Want to share your content on R-bloggers? click here if you have a blog, or here if you don't.

Working with wide data is already hard enough, add to this row outliers and things can get murky fast.

Here is an example of an anlysis of a wide data set, 24 rows  x 84 columns.

Using imDEV, written in R, to calculate and visualize a principal components analysis (PCA) on this data set. We find that 7 components capture >80% of the variance in the data or X. We can  also clearly see that the first dimension, capturing 35% of the variance in X, is skewed towards one outlier,  larger black point in the plots in the lower left triangle of the figure below, representing PCA scores. In this plot representing the results from a PCA:

• Bottom left triangle  = PCA SCORES,  red and cyan ellipses display 2 groups, outlier is marked by a larger black point
• Diagonal = PCA Eigen values or variance in X explained by the component
• Top right triangle = PCA Loadings, representing linear combinations variable weights  to reconstruct Sample scores

In actuality the large variance in the outlier is due to a single value imputation used to back fill missing values in 40% of the columns (variable) for this row (sample).

Removing this sample (and another more moderate outlier) and using partial least squares projection to latent structures discriminant analysis or PLS-DA to generate a projection of  X which maximizes its covariance with Y which here is sample membership among the two groups noted by point  and ellipse color  (red = group 1, cyan = group 2). The PLS scores separation for the two groups is largely captured in the first latent variable (LV1, x-axis). However we can’t be sure that this separation is better than random chance. To test this we can generate permuted NULL models by using our original X data to discriminate between randomly permuted sample group assignments (Y). When doing the random assignments we can optionally conserve the proportion of cases in each group or maintain this at 1:1. Comparing our models (vertical hashed line) cross-validated fit to the training data , Q^2, to 100 randomly permuted models (TOP PANEL above, cyan distribution), we see that generally our “one” model is better fit than that achieved for the random data. Another interesting parameter is the comparison of our model’s root mean error of prediction, RMSEP, or out of sample error to the  permuted models’ (BOTTOM PANEL above, dark green distribution).

To have more confidence in the assessment of our model we can conduct training and testing validations. We can do this by randomly splitting our original X data into 2/3 training and 1/3 test sets. By using the training data to fit the model, and then using this to predict group memberships for the test data we can get an idea of the model’s out of sample classification error, visualized below using an receiver operator characteristic curve (ROC, RIGHT PANEL). Wow this one model looks “perfect”, based on its assessment using one training/testing evaluation (ROC curve above). However it is important to repeat this procedure to evaluate its performance for other random splits of the data into training and test sets.

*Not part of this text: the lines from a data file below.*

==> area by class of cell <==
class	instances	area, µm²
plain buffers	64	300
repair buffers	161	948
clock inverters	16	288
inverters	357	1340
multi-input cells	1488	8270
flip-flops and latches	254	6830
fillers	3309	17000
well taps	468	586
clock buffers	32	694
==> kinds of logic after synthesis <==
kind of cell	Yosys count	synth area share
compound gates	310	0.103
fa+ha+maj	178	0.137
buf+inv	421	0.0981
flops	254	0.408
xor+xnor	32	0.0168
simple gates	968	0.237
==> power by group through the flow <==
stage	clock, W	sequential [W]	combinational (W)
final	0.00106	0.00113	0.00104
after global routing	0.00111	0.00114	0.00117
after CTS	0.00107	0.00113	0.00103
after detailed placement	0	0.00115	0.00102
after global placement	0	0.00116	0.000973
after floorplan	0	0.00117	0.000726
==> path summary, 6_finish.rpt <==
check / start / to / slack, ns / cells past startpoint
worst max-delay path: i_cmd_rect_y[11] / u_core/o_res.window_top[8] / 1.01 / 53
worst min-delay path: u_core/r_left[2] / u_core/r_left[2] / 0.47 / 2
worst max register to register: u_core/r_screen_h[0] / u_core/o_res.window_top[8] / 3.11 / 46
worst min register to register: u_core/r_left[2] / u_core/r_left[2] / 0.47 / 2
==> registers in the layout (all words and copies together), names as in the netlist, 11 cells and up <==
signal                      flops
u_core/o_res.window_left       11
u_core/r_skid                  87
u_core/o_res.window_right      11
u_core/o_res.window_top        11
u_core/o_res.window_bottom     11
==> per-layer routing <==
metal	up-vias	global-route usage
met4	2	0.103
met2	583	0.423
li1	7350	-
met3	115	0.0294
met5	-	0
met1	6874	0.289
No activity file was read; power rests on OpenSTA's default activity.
<file path="src/rnvp_pkg.sv">
`default_nettype none

package rnvp_pkg;

  localparam int MAX_VERTICES = 4096;
  localparam int CNT_W = $clog2(MAX_VERTICES + 1);
  localparam int IDX_W = 12;
  localparam int INDEX_CAP = (MAX_VERTICES > 4096) ? 4095 : MAX_VERTICES - 1;

  localparam int QUEUE_DEPTH = 4;
  localparam int QPTR_W = $clog2(QUEUE_DEPTH);
  localparam int QCNT_W = $clog2(QUEUE_DEPTH + 1);

  localparam int DIST_W = 52;
  localparam logic [DIST_W-1:0] DIST_MAX = {DIST_W{1'b1}};
  localparam logic [26:0] P_CLAMP = 27'h4000000;

  localparam logic [23:0] ORIGIN_RESET = 24'd0;
  localparam logic [15:0] DIR_XY_RESET = 16'd0;
  localparam logic [15:0] DIR_Z_RESET = 16'd16384;
  localparam logic [22:0] THRESH_RESET = 23'd2048;

  typedef enum logic [2:0] {
    REG_ORIGIN_X  = 3'd0,
    REG_ORIGIN_Y  = 3'd1,
    REG_ORIGIN_Z  = 3'd2,
    REG_DIR_X     = 3'd3,
    REG_DIR_Y     = 3'd4,
    REG_DIR_Z     = 3'd5,
    REG_THRESHOLD = 3'd6
  } rnvp_reg_t;

  typedef struct packed {
    logic [23:0] origin_x;
    logic [23:0] origin_y;
    logic [23:0] origin_z;
    logic [15:0] dir_x;
    logic [15:0] dir_y;
    logic [15:0] dir_z;
    logic [22:0] thresh;
  } rnvp_cfg_t;

  typedef struct packed {
    logic [IDX_W-1:0] idx;
    logic             ovf;
    logic             last;
  } rnvp_tag_t;

  typedef struct packed {
    logic [24:0] dx;
    logic [24:0] dy;
    logic [24:0] dz;
    rnvp_tag_t   tag;
  } rnvp_item_t;

endpackage

`default_nettype wire

</file>
<file path="src/rnvp_queue.sv">
`default_nettype none

module rnvp_queue
  import rnvp_pkg::*;
(
  input  wire logic       clk,
  input  wire logic       rst_n,
  input  wire logic       push_valid,
  output logic            push_ready,
  input  wire rnvp_item_t push_item,
  output logic            pop_valid,
  input  wire logic       pop_ready,
  output rnvp_item_t      pop_item
);

  rnvp_item_t        slot_r [QUEUE_DEPTH];
  logic [QPTR_W-1:0] wr_ptr_r, wr_ptr_nxt;
  logic [QPTR_W-1:0] rd_ptr_r, rd_ptr_nxt;
  logic [QCNT_W-1:0] cnt_r, cnt_nxt;
  logic              push, pop;

  assign push_ready = (cnt_r != QCNT_W'(QUEUE_DEPTH));
  assign pop_valid  = (cnt_r != '0);
  assign pop_item   = slot_r[rd_ptr_r];
  assign push       = push_valid & push_ready;
  assign pop        = pop_valid & pop_ready;

  always_comb begin
    wr_ptr_nxt = push ? wr_ptr_r + QPTR_W'(1) : wr_ptr_r;
    rd_ptr_nxt = pop ? rd_ptr_r + QPTR_W'(1) : rd_ptr_r;
    cnt_nxt    = cnt_r;
    if (push && !pop) begin
      cnt_nxt = cnt_r + QCNT_W'(1);
    end else if (pop && !push) begin
      cnt_nxt = cnt_r - QCNT_W'(1);
    end
  end

  always_ff @(posedge clk) begin
    if (push) begin
      slot_r[wr_ptr_r] <= push_item;
    end
  end

  always_ff @(posedge clk) begin
    if (!rst_n) begin
      wr_ptr_r <= '0;
      rd_ptr_r <= '0;
      cnt_r    <= '0;
    end else begin
      wr_ptr_r <= wr_ptr_nxt;
      rd_ptr_r <= rd_ptr_nxt;
      cnt_r    <= cnt_nxt;
    end
  end

endmodule

`default_nettype wire

</file>
## config.mk

```make
export PLATFORM = sky130hd
export DESIGN_NAME = rnvp_front
export DESIGN_NICKNAME = d
export VERILOG_FILES = /design/src/rnvp_pkg.sv /design/src/rnvp_front.sv
export SDC_FILE = /design/constraint.sdc
export NUM_CORES = 1
export LEC_CHECK = 0
export ABC_AREA = 1
export BUFFER_PORTS_ARGS = -buffer_cell sky130_fd_sc_hd__buf_2
export CAP_MARGIN = 20
export CORE_ASPECT_RATIO = 0.6
export CORE_MARGIN = 2
export CORE_UTILIZATION = 24
export DETAILED_ROUTE_END_ITERATION = 6
export SLEW_MARGIN = 20
export SYNTH_ARGS = -nofsm -noshare
export SYNTH_HDL_FRONTEND = slang
export SYNTH_SLANG_ARGS = --single-unit
```

## constraint.sdc

```tcl
create_clock -name clk -period 1.9 [get_ports clk]
set_clock_uncertainty 0.1 [all_clocks]
set_input_delay 0.38 -clock clk [delete_from_list [all_inputs] [get_ports clk]]
set_output_delay 0.38 -clock clk [all_outputs]
set_load 0.01 [all_outputs]
```
==> src/hw/rtl/ipv4_dotted_text_parser_top.sv <==
// A result is loaded into the result register when its end character leaves the input register.
// Throughput: one character per cycle unless an end character waits on the result side; the
// single-pass core updates all state in the cycle a character leaves the input register.
// An end character waits in the input register while a result is stalled.
// Reset (rst, synchronous) empties both registers and restarts the parse.
// ============================================================================
// IPv4 dotted text parser top level
// Parses zero-terminated dotted-decimal strings into 32-bit addresses.
// ============================================================================
`include "ipv4_dotted_text_parser_top_assert.svh"

module ipv4_dotted_text_parser_top import ipv4p_pkg::*; (
  input  logic        clk,
  input  logic        rst,
  input  logic        in_valid,
  output logic        in_stall,
  input  logic [7:0]  char_code,
  output logic        out_valid,
  input  logic        out_stall,
  output logic        valid_res,
  output logic [31:0] address
);

  chr_req_t req;
  res_t     res;
  logic     res_fire;
  logic     out_ready;

  // Hold incoming characters
  ipv4p_in_reg u_in_reg (
    .clk       (clk),
    .rst       (rst),
    .in_valid  (in_valid),
    .in_stall  (in_stall),
    .char_code (char_code),
    .out_ready (out_ready),
    .req       (req)
  );

  // Advance the parse state
  ipv4p_core u_core (
    .clk      (clk),
    .rst      (rst),
    .req      (req),
    .res_fire (res_fire),
    .res      (res)
  );

  // Hold results for the downstream side
  ipv4p_out_reg u_out_reg (
    .clk       (clk),
    .rst       (rst),
    .load      (res_fire),
    .res       (res),
    .out_ready (out_ready),
    .out_valid (out_valid),
    .out_stall (out_stall),
    .valid_res (valid_res),
    .address   (address)
  );

  `IPV4P_ASSERT_IMP(a_end_needs_room, res_fire, out_ready);
  `IPV4P_ASSERT_NXT(a_end_gives_result, res_fire, out_valid);
  `IPV4P_ASSERT_IMP(a_fail_zero_addr, out_valid && !valid_res, address == 32'd0);

endmodule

After permuting the samples training/test assignments 100 times; now we see that our original “one” model (cyan line in ROC curve in the TOP PANEL) was overly optimistic compared to the average performance of 100 models (green lines and distribution above). Now that we have more confidence in our models performance we can compare the distributions for its performance metrics to those we calculated for the permuted NULL models above. In the case of the “one” model we can use a single sample t-Test or for the “100″ model a two-sample t-Test to determine the probability of achieving a similar performance to our model by random chance. Now by looking at our models RMSEP compared to random chance (BOTTOM LEFT PANEL, out of sample error for our model, green, compared to random chance, yellow) we can be confident that our model is worth exploring further.

For example, we can now investigate the variables’ weights and loadings in the  PLS model to understand key differences in these parameters which are driving the above models discrimination  performance of our two groups of interest.